### PROBLEM STATEMENT
Number of lines below with the word "outputs": give it and nothing more.
═════ RECORD EXCERPTS
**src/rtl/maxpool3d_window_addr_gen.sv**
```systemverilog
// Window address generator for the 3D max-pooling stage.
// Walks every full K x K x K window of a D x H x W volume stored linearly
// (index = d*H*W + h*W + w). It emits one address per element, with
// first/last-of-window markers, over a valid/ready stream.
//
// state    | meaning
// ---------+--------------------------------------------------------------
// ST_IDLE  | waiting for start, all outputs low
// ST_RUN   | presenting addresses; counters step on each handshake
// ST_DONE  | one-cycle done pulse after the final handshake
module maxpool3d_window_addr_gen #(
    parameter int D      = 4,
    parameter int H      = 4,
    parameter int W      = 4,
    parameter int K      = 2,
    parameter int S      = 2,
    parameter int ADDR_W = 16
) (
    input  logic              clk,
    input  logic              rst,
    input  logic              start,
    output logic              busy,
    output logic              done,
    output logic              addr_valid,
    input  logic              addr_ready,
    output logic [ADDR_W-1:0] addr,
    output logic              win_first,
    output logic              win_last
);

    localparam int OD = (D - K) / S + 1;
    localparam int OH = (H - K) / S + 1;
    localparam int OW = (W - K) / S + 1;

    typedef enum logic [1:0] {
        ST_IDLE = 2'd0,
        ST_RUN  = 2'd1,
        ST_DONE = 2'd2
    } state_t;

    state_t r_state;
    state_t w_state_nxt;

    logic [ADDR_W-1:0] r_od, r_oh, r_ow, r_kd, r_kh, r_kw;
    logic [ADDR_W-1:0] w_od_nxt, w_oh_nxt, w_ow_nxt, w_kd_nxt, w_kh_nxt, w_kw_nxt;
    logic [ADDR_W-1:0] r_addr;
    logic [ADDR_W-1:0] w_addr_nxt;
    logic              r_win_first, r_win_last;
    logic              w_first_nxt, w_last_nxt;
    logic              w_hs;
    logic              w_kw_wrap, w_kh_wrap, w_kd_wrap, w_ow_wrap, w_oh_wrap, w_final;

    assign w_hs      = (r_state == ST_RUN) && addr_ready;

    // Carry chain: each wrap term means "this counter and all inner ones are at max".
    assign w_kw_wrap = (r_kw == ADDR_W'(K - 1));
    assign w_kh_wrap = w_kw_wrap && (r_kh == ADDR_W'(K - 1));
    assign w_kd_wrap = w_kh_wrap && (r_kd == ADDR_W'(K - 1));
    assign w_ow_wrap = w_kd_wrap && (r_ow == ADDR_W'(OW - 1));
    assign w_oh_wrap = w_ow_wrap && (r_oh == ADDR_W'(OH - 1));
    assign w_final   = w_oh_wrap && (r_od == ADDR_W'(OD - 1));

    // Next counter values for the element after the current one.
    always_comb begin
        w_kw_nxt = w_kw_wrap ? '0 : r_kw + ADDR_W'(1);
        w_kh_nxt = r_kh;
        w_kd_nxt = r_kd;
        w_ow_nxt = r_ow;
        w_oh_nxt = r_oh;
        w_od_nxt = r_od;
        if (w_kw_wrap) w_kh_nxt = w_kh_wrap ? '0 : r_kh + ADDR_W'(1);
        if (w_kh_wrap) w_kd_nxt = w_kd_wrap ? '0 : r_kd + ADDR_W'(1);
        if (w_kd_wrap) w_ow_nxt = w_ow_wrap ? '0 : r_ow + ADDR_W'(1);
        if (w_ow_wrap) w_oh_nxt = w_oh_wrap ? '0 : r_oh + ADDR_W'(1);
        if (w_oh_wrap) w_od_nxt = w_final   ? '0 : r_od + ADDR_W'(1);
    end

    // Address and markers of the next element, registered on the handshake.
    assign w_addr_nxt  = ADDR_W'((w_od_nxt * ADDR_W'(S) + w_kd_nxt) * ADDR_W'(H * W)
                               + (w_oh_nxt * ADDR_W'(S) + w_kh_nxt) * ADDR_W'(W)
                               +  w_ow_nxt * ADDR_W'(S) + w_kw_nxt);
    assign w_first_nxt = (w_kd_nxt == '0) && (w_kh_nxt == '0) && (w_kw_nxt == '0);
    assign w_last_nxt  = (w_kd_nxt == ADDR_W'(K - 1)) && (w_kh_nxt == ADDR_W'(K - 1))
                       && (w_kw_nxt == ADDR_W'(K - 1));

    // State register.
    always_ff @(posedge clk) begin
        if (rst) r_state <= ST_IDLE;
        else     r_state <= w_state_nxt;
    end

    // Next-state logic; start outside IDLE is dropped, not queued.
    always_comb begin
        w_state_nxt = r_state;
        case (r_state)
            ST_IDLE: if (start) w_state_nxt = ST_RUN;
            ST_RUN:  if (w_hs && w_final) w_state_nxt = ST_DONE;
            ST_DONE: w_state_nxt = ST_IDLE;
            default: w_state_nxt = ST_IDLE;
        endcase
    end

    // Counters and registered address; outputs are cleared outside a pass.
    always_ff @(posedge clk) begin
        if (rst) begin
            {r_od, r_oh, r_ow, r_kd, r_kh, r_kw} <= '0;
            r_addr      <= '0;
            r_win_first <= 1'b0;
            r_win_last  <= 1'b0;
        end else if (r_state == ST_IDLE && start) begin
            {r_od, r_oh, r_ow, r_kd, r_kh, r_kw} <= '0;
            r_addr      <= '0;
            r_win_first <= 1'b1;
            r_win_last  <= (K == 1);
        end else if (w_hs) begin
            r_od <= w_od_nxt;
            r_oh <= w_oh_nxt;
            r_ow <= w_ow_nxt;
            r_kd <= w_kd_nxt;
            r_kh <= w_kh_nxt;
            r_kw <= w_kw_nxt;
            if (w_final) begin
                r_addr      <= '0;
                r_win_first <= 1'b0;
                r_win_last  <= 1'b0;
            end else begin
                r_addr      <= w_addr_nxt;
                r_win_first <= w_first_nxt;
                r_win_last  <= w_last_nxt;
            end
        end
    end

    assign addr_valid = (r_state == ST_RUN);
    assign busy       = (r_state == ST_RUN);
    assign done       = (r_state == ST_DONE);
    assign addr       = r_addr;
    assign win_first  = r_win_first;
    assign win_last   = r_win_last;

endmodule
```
══════════
═════ RECORD EXCERPTS
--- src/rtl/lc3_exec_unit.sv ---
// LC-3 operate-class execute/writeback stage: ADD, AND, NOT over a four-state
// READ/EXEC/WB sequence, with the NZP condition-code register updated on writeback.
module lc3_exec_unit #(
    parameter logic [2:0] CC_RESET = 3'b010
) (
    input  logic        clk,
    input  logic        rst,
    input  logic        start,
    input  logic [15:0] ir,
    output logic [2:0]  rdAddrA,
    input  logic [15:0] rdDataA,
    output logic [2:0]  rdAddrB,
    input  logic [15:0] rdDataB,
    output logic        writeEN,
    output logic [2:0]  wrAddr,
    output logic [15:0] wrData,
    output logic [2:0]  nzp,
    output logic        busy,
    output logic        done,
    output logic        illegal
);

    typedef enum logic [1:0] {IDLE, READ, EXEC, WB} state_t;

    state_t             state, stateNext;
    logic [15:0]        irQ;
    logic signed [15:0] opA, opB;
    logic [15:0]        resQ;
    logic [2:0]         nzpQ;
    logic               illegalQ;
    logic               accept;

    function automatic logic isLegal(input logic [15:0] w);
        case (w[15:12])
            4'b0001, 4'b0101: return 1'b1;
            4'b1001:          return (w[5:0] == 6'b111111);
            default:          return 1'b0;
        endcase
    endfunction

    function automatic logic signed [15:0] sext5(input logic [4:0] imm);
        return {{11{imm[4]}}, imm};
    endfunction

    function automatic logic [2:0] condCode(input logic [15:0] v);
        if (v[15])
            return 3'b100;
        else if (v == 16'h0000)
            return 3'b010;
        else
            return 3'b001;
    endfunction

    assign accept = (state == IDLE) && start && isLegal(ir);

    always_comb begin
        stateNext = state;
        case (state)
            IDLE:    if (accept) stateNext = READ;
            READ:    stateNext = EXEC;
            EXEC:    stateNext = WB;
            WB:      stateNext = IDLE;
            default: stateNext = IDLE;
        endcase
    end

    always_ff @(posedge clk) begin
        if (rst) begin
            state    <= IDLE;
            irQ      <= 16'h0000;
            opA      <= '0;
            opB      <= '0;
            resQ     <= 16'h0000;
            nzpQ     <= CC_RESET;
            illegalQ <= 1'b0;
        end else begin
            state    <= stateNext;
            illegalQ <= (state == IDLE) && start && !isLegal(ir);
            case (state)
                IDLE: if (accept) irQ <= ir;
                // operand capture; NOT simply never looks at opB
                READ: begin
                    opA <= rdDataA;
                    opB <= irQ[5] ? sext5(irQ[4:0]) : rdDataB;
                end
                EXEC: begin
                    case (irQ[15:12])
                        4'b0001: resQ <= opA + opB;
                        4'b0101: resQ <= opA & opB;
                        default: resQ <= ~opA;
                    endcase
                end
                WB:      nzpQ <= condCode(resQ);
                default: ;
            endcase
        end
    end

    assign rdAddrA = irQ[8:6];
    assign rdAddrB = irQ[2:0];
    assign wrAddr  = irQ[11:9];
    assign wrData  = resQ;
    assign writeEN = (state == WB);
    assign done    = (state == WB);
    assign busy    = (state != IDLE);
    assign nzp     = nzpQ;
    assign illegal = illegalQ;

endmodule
══════════
### SOLUTION BELOW
2